> [What is being asked]: Starting at the top of the records, output every line through the one that contains "export DESIGN_NICKNAME = d", keeping each exactly as it appears.

[Records contained in a dataset]
<file path="config.mk">
export PLATFORM = sky130hd
export DESIGN_NAME = psd_top
export DESIGN_NICKNAME = d
export VERILOG_FILES = /design/src/rtl/psd_pkg.sv /design/src/rtl/psd_cfg_stage.sv /design/src/rtl/psd_prescaler.sv /design/src/rtl/psd_swallow.sv /design/src/rtl/psd_top.sv
export SDC_FILE = /design/constraint.sdc
export NUM_CORES = 1
export LEC_CHECK = 0
export BUFFER_PORTS_ARGS = -buffer_cell sky130_fd_sc_hd__buf_2
export CAP_MARGIN = 20
export CORE_MARGIN = 1
export CORE_UTILIZATION = 60
export CTS_CLUSTER_DIAMETER = 80
export CTS_CLUSTER_SIZE = 30
export DETAILED_ROUTE_END_ITERATION = 10
export MAX_ROUTING_LAYER = met4
export PLACE_DENSITY = 0.79
export SETUP_SLACK_MARGIN = 0.1
export SYNTH_ARGS = -nofsm -noshare
export SYNTH_HDL_FRONTEND = slang
export SYNTH_SLANG_ARGS = --single-unit
</file>
<file path="constraint.sdc">
create_clock -name clk -period 4 [get_ports clk]
set_input_delay 0.8 -clock clk [delete_from_list [all_inputs] [get_ports clk]]
set_output_delay 0.8 -clock clk [all_outputs]
set_load 0.005 [all_outputs]
</file>
<file path="src/rtl/psd_pkg.sv">
package psd_pkg;

  localparam int unsigned PSD_A_W   = 7;
  localparam int unsigned PSD_N_W   = 11;
  localparam int unsigned PSD_N_MIN = 3;

  typedef enum logic {
    FAM_LOW  = 1'b0,
    FAM_HIGH = 1'b1
  } psd_family_e;

  typedef struct packed {
    logic               sel;
    logic [PSD_A_W-1:0] a;
    logic [PSD_N_W-1:0] n;
  } psd_cfg_t;

  // Smallest lower modulus of a family
  function automatic int unsigned fam_base(psd_family_e f);
    return (f == FAM_LOW) ? 32 : 64;
  endfunction

  // Lower modulus P for a family and select bit
  function automatic int unsigned low_mod(psd_family_e f, logic sel);
    return sel ? fam_base(f) : 2 * fam_base(f);
  endfunction

  function automatic logic cfg_legal(psd_cfg_t c);
    return (c.n >= PSD_N_W'(PSD_N_MIN)) && (PSD_N_W'(c.a) < c.n);
  endfunction

endpackage

</file>
<file path="src/rtl/psd_cfg_stage.sv">
module psd_cfg_stage
  import psd_pkg::*;
#(
  parameter psd_cfg_t RST_CFG = '0
) (
  input  logic     clk,
  input  logic     rst_n,
  input  logic     ld,
  input  psd_cfg_t ld_cfg,
  input  logic     bnd,
  output psd_cfg_t act,
  output psd_cfg_t nxt,
  output logic     err
);

  psd_cfg_t pend;
  logic     pend_v;
  logic     ld_ok;

  assign ld_ok = cfg_legal(ld_cfg);
  // Setting that the coming boundary installs
  assign nxt   = pend_v ? pend : act;

  always_ff @(posedge clk or negedge rst_n) begin
    if (!rst_n) begin
      act    <= RST_CFG;
      pend   <= RST_CFG;
      pend_v <= 1'b0;
      err    <= 1'b0;
    end else begin
      err <= ld & ~ld_ok;
      if (bnd) act <= nxt;
      if (ld && ld_ok) begin
        pend   <= ld_cfg;
        pend_v <= 1'b1;
      end else if (bnd) begin
        pend_v <= 1'b0;
      end
    end
  end

endmodule

</file>
<file path="src/rtl/psd_prescaler.sv">
module psd_prescaler
  import psd_pkg::*;
#(
  parameter psd_family_e FAM     = FAM_LOW,
  parameter logic        RST_SEL = 1'b1,
  parameter logic        RST_HI  = 1'b0
) (
  input  logic clk,
  input  logic rst_n,
  input  logic ld_sel,
  input  logic ld_hi,
  output logic tc
);

  localparam int unsigned MAX_MOD = 2 * fam_base(FAM) + 1;
  localparam int unsigned PC_W    = $clog2(MAX_MOD + 1);

  function automatic logic [PC_W-1:0] reload(logic sel, logic hi);
    return PC_W'(low_mod(FAM, sel) + (hi ? 32'd1 : 32'd0) - 32'd1);
  endfunction

  logic [PC_W-1:0] cnt;

  assign tc = (cnt == '0);

  always_ff @(posedge clk or negedge rst_n) begin
    if (!rst_n)  cnt <= reload(RST_SEL, RST_HI);
    else if (tc) cnt <= reload(ld_sel, ld_hi);
    else         cnt <= cnt - 1'b1;
  end

endmodule

</file>
<file path="src/rtl/psd_swallow.sv">
module psd_swallow
  import psd_pkg::*;
#(
  parameter int unsigned RST_A = 1,
  parameter int unsigned RST_N = 4
) (
  input  logic               clk,
  input  logic               rst_n,
  input  logic               tc,
  input  logic [PSD_A_W-1:0] nxt_a,
  input  logic [PSD_N_W-1:0] nxt_n,
  output logic               mc,
  output logic               mc_next,
  output logic               bnd
);

  logic [PSD_A_W-1:0] sw;
  logic [PSD_N_W-1:0] nrem;

  assign bnd     = tc && (nrem == PSD_N_W'(1));
  assign mc      = (sw != '0);
  // Modulus for the prescaler cycle starting after this terminal count
  assign mc_next = bnd ? (nxt_a != '0) : (sw > PSD_A_W'(1));

  always_ff @(posedge clk or negedge rst_n) begin
    if (!rst_n) begin
      sw   <= PSD_A_W'(RST_A);
      nrem <= PSD_N_W'(RST_N);
    end else if (tc) begin
      if (bnd) begin
        sw   <= nxt_a;
        nrem <= nxt_n;
      end else begin
        if (sw != '0) sw <= sw - 1'b1;
        nrem <= nrem - 1'b1;
      end
    end
  end

endmodule

</file>
<file path="src/rtl/psd_top.sv">
module psd_top
  import psd_pkg::*;
#(
  parameter psd_family_e FAM     = FAM_LOW,
  parameter logic        RST_SEL = 1'b1,
  parameter int unsigned RST_A   = 1,
  parameter int unsigned RST_N   = 4
) (
  input  logic               clk,
  input  logic               rst_n,
  input  logic               cfg_load,
  input  logic               cfg_sel,
  input  logic [PSD_A_W-1:0] cfg_a,
  input  logic [PSD_N_W-1:0] cfg_n,
  output logic               fp,
  output logic               mod_ctl,
  output logic               cfg_err
);

  localparam psd_cfg_t RST_CFG = '{sel: RST_SEL, a: PSD_A_W'(RST_A), n: PSD_N_W'(RST_N)};
  localparam logic     RST_HI  = (RST_A != 0);

  psd_cfg_t           ld_cfg;
  psd_cfg_t           act_cfg;
  psd_cfg_t           nxt_cfg;
  logic               pre_tc;
  logic               bnd;
  logic               mc_q;
  logic               mc_nxt;
  logic               pre_sel;
  logic [PSD_A_W-1:0] act_a;
  logic [PSD_N_W-1:0] act_n;

  assign ld_cfg  = '{sel: cfg_sel, a: cfg_a, n: cfg_n};
  assign pre_sel = bnd ? nxt_cfg.sel : act_cfg.sel;
  assign act_a   = act_cfg.a;
  assign act_n   = act_cfg.n;
  assign mod_ctl = mc_q;

  psd_cfg_stage #(.RST_CFG(RST_CFG)) u_cfg (
    .clk    (clk),
    .rst_n  (rst_n),
    .ld     (cfg_load),
    .ld_cfg (ld_cfg),
    .bnd    (bnd),
    .act    (act_cfg),
    .nxt    (nxt_cfg),
    .err    (cfg_err)
  );

  psd_prescaler #(.FAM(FAM), .RST_SEL(RST_SEL), .RST_HI(RST_HI)) u_pre (
    .clk    (clk),
    .rst_n  (rst_n),
    .ld_sel (pre_sel),
    .ld_hi  (mc_nxt),
    .tc     (pre_tc)
  );

  psd_swallow #(.RST_A(RST_A), .RST_N(RST_N)) u_swl (
    .clk     (clk),
    .rst_n   (rst_n),
    .tc      (pre_tc),
    .nxt_a   (nxt_cfg.a),
    .nxt_n   (nxt_cfg.n),
    .mc      (mc_q),
    .mc_next (mc_nxt),
    .bnd     (bnd)
  );

  always_ff @(posedge clk or negedge rst_n) begin
    if (!rst_n) fp <= 1'b0;
    else        fp <= bnd;
  end

endmodule

</file>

> [Answer area]:
<file path="config.mk">
export PLATFORM = sky130hd
export DESIGN_NAME = psd_top
export DESIGN_NICKNAME = d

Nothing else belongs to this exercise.